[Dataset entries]
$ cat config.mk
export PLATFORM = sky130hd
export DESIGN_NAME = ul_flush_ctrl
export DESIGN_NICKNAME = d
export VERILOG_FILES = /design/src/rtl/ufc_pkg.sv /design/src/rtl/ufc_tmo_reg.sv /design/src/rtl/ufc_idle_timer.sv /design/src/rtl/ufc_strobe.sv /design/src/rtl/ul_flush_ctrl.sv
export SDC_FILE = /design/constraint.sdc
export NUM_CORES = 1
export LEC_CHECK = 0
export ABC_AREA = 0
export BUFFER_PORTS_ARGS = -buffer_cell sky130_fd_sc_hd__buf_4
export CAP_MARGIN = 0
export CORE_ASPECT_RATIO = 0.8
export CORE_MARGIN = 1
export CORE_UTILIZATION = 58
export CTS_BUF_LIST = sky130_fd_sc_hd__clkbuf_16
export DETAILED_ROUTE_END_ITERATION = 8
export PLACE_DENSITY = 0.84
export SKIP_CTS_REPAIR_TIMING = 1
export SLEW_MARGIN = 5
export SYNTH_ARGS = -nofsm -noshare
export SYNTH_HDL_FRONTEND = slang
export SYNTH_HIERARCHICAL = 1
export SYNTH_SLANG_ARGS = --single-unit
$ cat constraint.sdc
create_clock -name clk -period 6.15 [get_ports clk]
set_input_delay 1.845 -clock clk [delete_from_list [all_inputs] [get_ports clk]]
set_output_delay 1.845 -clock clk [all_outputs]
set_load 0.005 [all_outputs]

==

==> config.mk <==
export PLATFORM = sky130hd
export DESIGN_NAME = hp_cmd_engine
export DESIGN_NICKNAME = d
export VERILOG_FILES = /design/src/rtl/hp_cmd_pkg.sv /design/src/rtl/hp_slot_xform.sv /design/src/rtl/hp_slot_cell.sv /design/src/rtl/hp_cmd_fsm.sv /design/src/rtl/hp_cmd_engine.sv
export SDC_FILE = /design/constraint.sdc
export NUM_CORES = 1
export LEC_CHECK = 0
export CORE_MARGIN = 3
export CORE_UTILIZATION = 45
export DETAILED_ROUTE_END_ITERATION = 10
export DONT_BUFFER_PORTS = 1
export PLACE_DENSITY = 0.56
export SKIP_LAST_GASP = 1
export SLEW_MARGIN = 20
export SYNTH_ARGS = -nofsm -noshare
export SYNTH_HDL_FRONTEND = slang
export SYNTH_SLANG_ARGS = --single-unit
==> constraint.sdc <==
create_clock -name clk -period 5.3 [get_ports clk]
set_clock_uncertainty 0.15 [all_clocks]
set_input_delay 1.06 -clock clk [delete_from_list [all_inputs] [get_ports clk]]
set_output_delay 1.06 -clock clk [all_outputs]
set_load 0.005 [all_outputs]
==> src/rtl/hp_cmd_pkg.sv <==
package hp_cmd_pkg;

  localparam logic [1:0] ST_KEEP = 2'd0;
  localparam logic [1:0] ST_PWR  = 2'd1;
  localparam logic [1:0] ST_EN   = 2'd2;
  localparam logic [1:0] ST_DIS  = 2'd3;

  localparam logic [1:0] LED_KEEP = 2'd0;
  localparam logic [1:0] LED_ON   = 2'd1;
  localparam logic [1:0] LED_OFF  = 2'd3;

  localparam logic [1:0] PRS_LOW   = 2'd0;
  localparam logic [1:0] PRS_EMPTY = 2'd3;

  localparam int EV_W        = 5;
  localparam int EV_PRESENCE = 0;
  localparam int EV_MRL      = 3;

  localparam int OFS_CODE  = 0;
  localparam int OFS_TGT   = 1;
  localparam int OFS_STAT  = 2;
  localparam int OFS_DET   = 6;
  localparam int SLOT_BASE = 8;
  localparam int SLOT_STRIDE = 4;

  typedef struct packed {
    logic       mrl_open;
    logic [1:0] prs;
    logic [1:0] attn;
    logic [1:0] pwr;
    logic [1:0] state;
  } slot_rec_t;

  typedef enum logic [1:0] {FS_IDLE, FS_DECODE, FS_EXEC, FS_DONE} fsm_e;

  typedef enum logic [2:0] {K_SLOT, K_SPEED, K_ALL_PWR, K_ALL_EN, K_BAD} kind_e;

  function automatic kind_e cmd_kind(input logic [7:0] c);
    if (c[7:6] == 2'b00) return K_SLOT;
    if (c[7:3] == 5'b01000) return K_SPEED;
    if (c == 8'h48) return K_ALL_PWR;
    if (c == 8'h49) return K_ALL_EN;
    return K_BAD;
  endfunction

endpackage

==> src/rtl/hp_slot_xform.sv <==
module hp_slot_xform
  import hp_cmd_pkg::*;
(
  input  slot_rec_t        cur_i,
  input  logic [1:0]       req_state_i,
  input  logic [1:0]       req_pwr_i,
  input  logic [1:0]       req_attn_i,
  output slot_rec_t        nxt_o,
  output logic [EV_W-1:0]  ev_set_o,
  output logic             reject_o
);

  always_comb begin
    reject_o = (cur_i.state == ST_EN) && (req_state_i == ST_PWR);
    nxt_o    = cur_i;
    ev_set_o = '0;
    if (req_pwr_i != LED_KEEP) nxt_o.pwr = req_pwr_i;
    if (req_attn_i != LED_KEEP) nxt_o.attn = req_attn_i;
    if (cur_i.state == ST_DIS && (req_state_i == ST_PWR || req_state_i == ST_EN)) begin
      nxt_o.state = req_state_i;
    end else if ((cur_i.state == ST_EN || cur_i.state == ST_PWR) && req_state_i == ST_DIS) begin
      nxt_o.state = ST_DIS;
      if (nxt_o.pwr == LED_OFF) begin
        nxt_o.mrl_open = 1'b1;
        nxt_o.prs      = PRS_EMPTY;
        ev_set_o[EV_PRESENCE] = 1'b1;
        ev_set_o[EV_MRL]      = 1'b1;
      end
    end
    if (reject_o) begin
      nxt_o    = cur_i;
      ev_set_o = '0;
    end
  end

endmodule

...

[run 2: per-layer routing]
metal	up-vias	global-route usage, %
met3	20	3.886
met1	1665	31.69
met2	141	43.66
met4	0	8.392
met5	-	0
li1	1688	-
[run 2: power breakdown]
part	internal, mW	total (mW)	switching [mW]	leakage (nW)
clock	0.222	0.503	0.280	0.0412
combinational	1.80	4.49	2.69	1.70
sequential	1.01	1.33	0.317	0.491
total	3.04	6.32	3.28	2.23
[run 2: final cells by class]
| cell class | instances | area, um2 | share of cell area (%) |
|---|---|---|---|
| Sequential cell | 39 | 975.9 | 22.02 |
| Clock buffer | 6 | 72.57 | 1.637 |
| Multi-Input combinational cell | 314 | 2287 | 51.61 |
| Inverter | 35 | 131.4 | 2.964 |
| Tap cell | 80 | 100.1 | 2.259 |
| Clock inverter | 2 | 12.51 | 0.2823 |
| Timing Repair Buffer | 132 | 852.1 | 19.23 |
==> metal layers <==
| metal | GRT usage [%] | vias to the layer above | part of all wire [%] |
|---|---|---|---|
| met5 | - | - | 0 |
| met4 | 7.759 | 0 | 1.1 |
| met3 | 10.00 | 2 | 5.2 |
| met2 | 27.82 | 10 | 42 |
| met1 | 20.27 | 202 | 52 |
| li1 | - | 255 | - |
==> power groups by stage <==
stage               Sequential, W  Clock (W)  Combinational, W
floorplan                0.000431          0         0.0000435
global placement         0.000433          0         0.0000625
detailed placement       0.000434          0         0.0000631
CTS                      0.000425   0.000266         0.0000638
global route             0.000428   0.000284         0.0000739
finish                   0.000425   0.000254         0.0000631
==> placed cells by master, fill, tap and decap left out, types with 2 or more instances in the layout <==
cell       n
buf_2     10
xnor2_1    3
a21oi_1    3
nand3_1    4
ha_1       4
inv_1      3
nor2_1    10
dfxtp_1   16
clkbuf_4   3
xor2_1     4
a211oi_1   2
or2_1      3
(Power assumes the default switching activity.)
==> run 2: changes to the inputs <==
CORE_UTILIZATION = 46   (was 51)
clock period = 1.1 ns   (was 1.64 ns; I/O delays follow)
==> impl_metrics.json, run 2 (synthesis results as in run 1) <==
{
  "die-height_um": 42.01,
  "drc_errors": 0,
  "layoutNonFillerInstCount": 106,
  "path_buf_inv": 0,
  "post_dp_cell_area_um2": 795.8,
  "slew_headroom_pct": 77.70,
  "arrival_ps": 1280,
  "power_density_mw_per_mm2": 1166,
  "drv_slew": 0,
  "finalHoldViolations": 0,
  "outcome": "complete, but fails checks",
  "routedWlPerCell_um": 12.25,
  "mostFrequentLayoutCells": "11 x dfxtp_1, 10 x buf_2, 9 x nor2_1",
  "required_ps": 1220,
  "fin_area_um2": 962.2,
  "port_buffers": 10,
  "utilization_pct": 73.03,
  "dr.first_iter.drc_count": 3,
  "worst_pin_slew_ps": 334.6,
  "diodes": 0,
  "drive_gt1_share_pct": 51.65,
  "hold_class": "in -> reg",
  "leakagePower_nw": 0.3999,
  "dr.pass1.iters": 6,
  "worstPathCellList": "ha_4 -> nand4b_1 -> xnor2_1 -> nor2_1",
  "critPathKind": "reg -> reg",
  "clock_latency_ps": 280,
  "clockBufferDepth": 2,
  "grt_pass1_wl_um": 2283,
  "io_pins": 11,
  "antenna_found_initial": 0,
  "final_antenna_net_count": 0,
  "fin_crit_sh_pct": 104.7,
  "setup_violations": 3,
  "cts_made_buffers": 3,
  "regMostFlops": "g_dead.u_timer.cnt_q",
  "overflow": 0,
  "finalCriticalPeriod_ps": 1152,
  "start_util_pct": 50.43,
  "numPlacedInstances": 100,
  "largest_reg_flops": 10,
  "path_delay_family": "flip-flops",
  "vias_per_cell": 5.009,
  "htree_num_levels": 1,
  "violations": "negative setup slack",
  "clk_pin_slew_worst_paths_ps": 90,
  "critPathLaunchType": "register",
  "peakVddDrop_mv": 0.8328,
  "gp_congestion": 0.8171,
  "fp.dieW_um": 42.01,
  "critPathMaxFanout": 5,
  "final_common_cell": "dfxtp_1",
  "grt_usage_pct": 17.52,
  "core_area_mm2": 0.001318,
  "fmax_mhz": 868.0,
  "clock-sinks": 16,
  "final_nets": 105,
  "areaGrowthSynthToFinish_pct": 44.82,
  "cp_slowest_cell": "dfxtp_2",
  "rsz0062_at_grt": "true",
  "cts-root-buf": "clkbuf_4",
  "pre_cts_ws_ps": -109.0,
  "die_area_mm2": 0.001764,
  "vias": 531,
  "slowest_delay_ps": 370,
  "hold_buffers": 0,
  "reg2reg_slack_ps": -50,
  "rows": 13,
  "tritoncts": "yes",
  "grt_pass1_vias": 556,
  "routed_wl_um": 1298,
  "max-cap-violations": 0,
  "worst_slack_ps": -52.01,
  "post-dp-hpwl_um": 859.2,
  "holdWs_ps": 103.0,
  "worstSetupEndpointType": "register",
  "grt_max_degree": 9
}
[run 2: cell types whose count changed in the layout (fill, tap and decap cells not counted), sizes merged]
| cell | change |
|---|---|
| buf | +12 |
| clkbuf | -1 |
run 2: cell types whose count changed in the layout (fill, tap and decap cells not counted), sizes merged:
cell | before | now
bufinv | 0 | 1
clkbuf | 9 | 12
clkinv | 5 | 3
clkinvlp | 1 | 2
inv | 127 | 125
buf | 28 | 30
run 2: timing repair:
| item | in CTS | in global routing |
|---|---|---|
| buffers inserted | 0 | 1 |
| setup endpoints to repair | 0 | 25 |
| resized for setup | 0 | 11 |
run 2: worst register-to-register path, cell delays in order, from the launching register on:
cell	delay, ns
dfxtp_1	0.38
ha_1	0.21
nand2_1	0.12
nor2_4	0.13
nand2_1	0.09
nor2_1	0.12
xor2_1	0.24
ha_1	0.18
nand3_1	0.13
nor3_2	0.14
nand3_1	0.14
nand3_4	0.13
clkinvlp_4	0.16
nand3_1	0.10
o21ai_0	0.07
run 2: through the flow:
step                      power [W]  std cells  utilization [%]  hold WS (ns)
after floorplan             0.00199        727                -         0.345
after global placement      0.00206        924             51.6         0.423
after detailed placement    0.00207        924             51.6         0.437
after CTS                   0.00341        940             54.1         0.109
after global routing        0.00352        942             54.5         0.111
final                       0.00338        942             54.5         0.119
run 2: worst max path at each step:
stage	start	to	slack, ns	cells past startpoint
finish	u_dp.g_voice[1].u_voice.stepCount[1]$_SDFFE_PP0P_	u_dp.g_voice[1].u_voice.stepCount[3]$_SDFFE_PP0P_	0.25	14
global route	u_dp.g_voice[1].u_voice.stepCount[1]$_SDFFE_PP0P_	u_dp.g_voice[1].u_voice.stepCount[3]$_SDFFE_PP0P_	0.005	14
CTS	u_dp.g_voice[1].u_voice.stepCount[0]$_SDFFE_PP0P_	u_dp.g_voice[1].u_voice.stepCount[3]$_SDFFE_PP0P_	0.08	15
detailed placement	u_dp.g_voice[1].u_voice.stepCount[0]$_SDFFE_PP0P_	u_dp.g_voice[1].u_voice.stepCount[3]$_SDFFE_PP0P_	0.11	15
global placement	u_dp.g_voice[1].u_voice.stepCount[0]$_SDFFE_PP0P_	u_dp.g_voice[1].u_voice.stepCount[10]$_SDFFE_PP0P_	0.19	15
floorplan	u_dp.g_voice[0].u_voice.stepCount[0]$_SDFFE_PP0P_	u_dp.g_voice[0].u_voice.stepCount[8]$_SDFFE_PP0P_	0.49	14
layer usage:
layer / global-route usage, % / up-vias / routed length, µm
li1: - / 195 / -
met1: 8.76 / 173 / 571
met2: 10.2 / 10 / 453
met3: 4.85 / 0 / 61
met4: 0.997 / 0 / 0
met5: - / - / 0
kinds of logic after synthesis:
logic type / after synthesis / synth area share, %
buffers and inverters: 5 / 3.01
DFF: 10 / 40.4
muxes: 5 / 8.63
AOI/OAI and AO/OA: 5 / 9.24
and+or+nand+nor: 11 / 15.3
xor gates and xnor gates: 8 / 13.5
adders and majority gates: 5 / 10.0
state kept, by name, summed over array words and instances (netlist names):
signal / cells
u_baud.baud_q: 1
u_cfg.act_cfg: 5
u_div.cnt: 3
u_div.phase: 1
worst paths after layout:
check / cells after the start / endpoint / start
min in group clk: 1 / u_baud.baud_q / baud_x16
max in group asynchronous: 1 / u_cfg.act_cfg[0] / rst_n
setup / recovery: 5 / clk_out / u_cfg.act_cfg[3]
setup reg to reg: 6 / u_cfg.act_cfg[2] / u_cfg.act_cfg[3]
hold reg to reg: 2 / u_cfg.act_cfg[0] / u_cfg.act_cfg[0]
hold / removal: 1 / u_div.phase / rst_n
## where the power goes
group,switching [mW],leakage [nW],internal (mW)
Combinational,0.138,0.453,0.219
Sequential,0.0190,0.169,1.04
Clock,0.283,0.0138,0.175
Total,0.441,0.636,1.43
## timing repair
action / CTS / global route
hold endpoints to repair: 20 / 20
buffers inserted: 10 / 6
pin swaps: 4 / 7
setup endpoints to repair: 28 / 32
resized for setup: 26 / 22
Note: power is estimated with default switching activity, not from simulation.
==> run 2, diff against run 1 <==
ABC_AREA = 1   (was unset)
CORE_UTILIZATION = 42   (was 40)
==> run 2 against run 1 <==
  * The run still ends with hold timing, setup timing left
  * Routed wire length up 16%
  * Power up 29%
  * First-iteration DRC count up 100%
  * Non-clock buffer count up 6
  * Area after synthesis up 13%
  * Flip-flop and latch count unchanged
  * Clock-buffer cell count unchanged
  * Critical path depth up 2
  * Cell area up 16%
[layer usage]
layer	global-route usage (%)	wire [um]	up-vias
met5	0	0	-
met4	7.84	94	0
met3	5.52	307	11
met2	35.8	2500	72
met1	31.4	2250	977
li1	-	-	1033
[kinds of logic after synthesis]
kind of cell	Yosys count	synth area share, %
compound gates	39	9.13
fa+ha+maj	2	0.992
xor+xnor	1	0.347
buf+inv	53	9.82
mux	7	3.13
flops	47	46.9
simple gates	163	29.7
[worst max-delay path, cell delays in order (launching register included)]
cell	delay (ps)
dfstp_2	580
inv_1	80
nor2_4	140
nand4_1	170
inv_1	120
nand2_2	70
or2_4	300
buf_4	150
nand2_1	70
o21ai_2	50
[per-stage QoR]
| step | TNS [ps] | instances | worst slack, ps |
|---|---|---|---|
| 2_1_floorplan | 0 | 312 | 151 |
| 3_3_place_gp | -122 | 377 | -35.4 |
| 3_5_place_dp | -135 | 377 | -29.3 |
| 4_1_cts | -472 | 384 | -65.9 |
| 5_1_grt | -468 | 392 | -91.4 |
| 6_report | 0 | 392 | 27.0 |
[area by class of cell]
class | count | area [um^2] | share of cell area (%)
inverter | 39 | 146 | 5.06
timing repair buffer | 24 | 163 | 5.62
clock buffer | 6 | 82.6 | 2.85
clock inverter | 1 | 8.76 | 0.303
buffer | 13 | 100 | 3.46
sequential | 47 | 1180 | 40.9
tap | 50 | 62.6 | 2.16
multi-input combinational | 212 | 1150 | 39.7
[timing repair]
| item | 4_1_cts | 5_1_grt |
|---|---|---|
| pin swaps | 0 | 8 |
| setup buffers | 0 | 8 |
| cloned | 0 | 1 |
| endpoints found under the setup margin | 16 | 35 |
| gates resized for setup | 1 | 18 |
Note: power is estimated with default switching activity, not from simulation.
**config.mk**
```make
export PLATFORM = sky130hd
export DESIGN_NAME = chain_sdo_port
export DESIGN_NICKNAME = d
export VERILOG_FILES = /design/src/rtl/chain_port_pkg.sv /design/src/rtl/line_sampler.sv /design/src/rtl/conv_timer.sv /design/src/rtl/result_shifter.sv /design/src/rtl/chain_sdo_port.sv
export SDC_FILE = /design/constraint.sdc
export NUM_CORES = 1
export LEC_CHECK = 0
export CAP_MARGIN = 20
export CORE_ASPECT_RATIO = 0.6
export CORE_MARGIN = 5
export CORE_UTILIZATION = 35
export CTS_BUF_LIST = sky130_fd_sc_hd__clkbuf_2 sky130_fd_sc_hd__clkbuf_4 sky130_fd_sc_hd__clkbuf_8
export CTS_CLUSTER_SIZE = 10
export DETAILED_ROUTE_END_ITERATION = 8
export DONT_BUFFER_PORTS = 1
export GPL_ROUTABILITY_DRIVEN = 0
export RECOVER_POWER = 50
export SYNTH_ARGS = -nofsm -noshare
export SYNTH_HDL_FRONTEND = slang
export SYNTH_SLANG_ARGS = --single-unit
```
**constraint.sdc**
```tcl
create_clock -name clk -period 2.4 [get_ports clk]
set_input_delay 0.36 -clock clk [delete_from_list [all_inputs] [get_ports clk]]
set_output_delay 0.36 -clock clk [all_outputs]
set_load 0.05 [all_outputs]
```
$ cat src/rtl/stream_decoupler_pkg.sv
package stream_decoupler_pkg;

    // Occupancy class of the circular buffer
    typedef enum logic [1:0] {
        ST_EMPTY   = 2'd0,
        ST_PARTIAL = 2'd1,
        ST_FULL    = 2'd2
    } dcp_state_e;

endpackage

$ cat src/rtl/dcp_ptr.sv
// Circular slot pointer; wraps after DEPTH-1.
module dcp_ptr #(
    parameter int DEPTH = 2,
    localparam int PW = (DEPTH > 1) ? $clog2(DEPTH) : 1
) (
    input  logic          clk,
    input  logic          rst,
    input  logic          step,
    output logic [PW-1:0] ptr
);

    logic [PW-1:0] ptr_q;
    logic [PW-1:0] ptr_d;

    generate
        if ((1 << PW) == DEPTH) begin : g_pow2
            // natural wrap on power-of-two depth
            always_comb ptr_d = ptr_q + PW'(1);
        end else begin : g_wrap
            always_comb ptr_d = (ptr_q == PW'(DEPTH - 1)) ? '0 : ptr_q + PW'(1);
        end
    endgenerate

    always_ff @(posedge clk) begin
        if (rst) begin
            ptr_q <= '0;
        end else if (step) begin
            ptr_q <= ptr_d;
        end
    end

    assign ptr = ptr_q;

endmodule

» Activity: Check each line above for "delays" and return the ones that have it.

» Result for this task:
clock period = 1.1 ns   (was 1.64 ns; I/O delays follow)
run 2: worst register-to-register path, cell delays in order, from the launching register on:
[worst max-delay path, cell delays in order (launching register included)]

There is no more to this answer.